### Your goal
Copy every line of the data that contains the string "larger".

### Entries supplied
Segment Open
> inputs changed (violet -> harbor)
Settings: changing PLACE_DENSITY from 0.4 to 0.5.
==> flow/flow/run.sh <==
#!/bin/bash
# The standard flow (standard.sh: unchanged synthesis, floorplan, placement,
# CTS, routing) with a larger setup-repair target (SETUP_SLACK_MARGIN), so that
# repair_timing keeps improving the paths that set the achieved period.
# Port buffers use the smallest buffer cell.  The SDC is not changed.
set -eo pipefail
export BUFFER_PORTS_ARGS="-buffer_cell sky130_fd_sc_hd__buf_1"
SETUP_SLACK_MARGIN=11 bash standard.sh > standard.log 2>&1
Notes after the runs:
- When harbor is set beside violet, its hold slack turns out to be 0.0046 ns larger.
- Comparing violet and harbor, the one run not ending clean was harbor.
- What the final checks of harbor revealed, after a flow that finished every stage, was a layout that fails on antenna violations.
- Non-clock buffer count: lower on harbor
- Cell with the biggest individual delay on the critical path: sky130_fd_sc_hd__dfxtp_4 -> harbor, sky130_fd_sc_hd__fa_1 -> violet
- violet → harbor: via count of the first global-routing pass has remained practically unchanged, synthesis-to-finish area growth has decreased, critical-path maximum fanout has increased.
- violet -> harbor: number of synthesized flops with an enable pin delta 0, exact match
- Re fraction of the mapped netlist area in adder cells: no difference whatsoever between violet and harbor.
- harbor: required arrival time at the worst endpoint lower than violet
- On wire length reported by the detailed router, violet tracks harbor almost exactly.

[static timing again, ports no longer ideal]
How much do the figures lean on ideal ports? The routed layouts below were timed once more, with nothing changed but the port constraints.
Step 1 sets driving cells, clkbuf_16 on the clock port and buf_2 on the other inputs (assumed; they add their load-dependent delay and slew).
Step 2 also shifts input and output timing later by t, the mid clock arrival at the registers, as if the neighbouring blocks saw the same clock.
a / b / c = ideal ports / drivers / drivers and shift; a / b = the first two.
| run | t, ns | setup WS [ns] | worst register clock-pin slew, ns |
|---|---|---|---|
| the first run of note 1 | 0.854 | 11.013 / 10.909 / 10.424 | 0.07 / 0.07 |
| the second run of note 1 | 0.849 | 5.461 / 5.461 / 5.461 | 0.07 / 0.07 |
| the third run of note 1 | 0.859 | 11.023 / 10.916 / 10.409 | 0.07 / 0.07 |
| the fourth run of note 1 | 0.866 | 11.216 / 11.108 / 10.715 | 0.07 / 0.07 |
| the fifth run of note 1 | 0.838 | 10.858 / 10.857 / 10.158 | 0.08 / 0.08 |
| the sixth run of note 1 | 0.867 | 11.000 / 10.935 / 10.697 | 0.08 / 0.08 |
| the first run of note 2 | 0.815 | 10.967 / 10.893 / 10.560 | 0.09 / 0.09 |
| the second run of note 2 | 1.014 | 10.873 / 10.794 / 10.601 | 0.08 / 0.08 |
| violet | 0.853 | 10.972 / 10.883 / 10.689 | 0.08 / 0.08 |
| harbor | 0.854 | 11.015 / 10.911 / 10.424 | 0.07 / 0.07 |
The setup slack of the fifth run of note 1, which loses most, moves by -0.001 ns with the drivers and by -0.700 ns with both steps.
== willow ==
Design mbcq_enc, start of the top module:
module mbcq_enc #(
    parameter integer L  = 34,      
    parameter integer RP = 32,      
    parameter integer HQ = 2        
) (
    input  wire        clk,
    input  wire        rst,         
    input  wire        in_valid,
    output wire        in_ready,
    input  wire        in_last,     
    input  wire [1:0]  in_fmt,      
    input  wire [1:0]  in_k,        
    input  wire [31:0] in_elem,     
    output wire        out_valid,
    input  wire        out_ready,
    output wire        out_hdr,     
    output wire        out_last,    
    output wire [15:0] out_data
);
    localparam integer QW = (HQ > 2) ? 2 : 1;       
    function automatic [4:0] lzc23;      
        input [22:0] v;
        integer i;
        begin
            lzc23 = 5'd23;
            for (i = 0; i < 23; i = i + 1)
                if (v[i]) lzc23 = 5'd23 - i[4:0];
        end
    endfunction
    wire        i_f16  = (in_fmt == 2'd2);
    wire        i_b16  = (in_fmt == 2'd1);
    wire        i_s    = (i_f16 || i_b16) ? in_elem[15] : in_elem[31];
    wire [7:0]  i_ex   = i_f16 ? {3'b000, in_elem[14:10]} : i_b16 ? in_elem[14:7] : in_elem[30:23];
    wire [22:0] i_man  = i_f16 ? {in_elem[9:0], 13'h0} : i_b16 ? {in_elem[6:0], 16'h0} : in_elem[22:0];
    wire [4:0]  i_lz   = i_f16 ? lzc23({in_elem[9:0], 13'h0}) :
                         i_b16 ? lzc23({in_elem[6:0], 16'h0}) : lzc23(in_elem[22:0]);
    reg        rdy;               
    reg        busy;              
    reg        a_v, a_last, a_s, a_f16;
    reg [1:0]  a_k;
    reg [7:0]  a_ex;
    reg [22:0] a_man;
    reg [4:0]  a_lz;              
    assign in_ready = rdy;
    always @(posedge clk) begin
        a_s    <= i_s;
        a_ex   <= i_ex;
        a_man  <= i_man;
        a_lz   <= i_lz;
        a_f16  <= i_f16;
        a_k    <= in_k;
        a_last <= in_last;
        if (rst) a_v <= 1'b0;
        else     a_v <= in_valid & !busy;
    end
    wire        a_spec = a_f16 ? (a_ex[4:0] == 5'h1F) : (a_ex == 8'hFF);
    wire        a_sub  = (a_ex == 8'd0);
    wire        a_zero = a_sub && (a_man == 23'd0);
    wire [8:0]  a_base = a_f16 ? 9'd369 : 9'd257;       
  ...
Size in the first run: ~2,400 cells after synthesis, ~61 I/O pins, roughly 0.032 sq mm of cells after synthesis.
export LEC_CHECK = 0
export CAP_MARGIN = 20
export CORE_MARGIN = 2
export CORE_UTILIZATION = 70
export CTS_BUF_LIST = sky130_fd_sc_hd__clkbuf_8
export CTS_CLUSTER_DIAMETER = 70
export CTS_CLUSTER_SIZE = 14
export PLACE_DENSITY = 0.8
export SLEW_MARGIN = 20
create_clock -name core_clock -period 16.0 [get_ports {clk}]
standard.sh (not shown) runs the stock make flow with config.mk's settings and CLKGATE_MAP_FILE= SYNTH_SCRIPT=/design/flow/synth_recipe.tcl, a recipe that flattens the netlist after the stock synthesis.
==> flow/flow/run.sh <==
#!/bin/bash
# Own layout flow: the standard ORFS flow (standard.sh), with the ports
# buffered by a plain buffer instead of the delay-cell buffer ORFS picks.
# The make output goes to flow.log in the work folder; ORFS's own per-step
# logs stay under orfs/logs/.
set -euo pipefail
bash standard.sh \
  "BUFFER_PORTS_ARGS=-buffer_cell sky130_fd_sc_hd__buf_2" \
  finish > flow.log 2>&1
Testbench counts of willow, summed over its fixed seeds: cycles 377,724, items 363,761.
Context: an optimization exercise on an open-source flow, tuned for small area, a short achievable clock period and few clock cycles per item. The choices shown serve that exercise and are no tape-out recipe. The RTL was checked by simulation tests, not by an equivalence proof against the original design.

## design/flow/run.sh

```bash
#!/bin/bash
# synth_recipe.tcl (not shown) runs the flow's synth.tcl, then flattens the netlist and writes it again
# the make line also repeats each setting of config.mk as NAME=value (left out here)
make -C /OpenROAD-flow-scripts/flow DESIGN_CONFIG=/design/flow/config.mk WORK_HOME=/design/flow/orfs CLKGATE_MAP_FILE= SYNTH_SCRIPT=/design/flow/synth_recipe.tcl finish
```

## design/flow/config.mk

```make
export PLATFORM = sky130hd
export DESIGN_NAME = wm_rx
export DESIGN_NICKNAME = wm_rx
export VERILOG_FILES = /design/flow/design.v
export SDC_FILE = /design/flow/constraint.sdc
export NUM_CORES = 4
export LEC_CHECK = 0
export CAP_MARGIN = 20
export CORE_MARGIN = 2
export CORE_UTILIZATION = 35
export SLEW_MARGIN = 20
export SYNTH_MEMORY_MAX_BITS = 16384
```

## design/flow/constraint.sdc

```tcl
create_clock -name core_clock -period 10.0 [get_ports {clk}]
set_input_delay 2.0000 -clock core_clock [delete_from_list [all_inputs] [get_ports {clk}]]
set_output_delay 2.0000 -clock core_clock [all_outputs]
set_load 0.01 [all_outputs]
```
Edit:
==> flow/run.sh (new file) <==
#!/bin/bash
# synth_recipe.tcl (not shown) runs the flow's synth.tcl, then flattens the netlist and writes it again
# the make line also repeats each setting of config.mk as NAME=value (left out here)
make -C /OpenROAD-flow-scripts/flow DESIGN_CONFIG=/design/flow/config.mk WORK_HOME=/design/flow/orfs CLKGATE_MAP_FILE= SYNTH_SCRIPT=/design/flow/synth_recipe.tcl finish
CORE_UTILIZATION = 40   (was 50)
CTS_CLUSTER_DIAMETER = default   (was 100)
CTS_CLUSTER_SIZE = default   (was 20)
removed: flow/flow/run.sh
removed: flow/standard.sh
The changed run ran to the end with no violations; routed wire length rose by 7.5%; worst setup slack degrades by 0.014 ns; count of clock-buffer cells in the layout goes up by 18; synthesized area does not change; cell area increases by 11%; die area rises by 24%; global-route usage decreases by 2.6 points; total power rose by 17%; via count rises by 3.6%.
Background: an optimization exercise with open tools, aiming at small area, a short achievable clock period and few clock cycles per item. Do not read the settings as production practice. RTL that was checked went through simulation tests only; none was proved equivalent to the original.

==> inputs of wip/pepper <==
==> flow/design.v <==
module integ_lane (
    input  wire [31:0] k,         
    input  wire [31:0] x,         
    input  wire [63:0] q,         
    output wire [63:0] q_next,    
    output wire        bad_k,     
    output wire        bad_x,     
    output wire        ovf        
);
    wire       sk = k[31];
    wire       sx = x[31];
    wire [7:0] ek = k[30:23];
    wire [7:0] ex = x[30:23];
    assign bad_k = (ek == 8'hFF);
    assign bad_x = (ex == 8'hFF);
    wire [23:0] mk = {(ek != 8'd0), k[22:0]};
    wire [23:0] mx = {(ex != 8'd0), x[22:0]};
    wire [9:0]  ek_eff = (ek == 8'd0) ? 10'd1 : {2'b00, ek};
    wire [9:0]  ex_eff = (ex == 8'd0) ? 10'd1 : {2'b00, ex};
    wire [47:0]        prod = mk * mx;
    wire signed [10:0] sh   = $signed({1'b0, ek_eff}) + $signed({1'b0, ex_eff}) - 11'sd268;
    reg [111:0] mag;
    reg         too_big;
    reg [111:0] wide;
    reg [6:0]   rsh;
    reg [47:0]  ipart;
    reg         guard, sticky;
    always @(*) begin
        too_big = 1'b0;
        mag     = 112'd0;
        wide    = 112'd0;
        rsh     = 7'd0;
        ipart   = 48'd0;
        guard   = 1'b0;
        sticky  = 1'b0;
        if (sh >= 0) begin
            if (sh > 11'sd63) begin
                too_big = (prod != 48'd0);
            end else begin
                mag = {64'd0, prod} << sh[5:0];
            end
        end else begin
            rsh    = (sh < -11'sd63) ? 7'd63 : 7'(-sh);
            wide   = {prod, 64'd0} >> rsh;
            ipart  = wide[111:64];
            guard  = wide[63];
            sticky = |wide[62:0];
            mag    = {64'd0, ipart} + {111'd0, guard & (sticky | ipart[0])};
        end
    end
    wire neg = sk ^ sx;
    wire d_ovf = too_big ||
                 (neg ? (mag > {48'd0, 64'h8000_0000_0000_0000})
                      : (mag > {48'd0, 64'h7FFF_FFFF_FFFF_FFFF}));
    wire [63:0] d = neg ? (64'd0 - mag[63:0]) : mag[63:0];
    assign q_next = q + d;
    wire sum_ovf = (q[63] == d[63]) && (q_next[63] != q[63]);
    assign ovf = d_ovf || sum_ovf;
endmodule
module integ4 (
    input  wire         clk,
    input  wire         rst,         
    input  wire         in_valid,
    output wire         in_ready,
    input  wire         in_rst,      
    input  wire [127:0] in_x,        
    input  wire [127:0] in_gain,     
    input  wire [255:0] in_q0,       
    output reg          out_valid,
    output reg  [1:0]   out_cause,   
    output reg  [1:0]   out_elem,    
    output wire [255:0] out_q        
);
    reg [31:0] gain [0:3];
    reg [63:0] q    [0:3];
    assign in_ready = 1'b1;
    wire [63:0] q_next [0:3];
    wire [3:0]  bad_k, bad_x, ovf;
    genvar c;
    generate
        for (c = 0; c < 4; c = c + 1) begin : ch
            wire [31:0] k_use = in_rst ? in_gain[32*c +: 32] : gain[c];
            wire [63:0] q_use = in_rst ? in_q0[64*c +: 64]   : q[c];
            integ_lane lane (
                .k      (k_use),
                .x      (in_x[32*c +: 32]),
                .q      (q_use),
                .q_next (q_next[c]),
                .bad_k  (bad_k[c]),
                .bad_x  (bad_x[c]),
                .ovf    (ovf[c])
            );
            assign out_q[64*c +: 64] = q[c];
        end
    endgenerate
    reg [1:0] cause, elem;
    integer i;
    always @(*) begin
        cause = 2'd0;
        elem  = 2'd0;
        if (in_rst && (bad_k != 4'd0)) begin
            cause = 2'd3;
            for (i = 3; i >= 0; i = i - 1)
                if (bad_k[i]) elem = i[1:0];
        end else begin
            for (i = 3; i >= 0; i = i - 1) begin
                if (bad_x[i] || bad_k[i]) begin
                    cause = 2'd1;
                    elem  = i[1:0];
                end else if (ovf[i]) begin
                    cause = 2'd2;
                    elem  = i[1:0];
                end
            end
        end
    end
    integer j;
    always @(posedge clk) begin
        if (rst) begin
            out_valid <= 1'b0;
            out_cause <= 2'd0;
            out_elem  <= 2'd0;
            for (j = 0; j < 4; j = j + 1) begin
                gain[j] <= 32'd0;
                q[j]    <= 64'd0;
            end
        end else begin
            out_valid <= in_valid;
            if (in_valid) begin
                out_cause <= cause;
                out_elem  <= elem;
                if (cause == 2'd0) begin
                    for (j = 0; j < 4; j = j + 1) begin
                        q[j] <= q_next[j];
                        if (in_rst) gain[j] <= in_gain[32*j +: 32];
                    end
                end
            end
        end
    end
endmodule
Segment Closed
### Expected output
# CTS, routing) with a larger setup-repair target (SETUP_SLACK_MARGIN), so that
- When harbor is set beside violet, its hold slack turns out to be 0.0046 ns larger.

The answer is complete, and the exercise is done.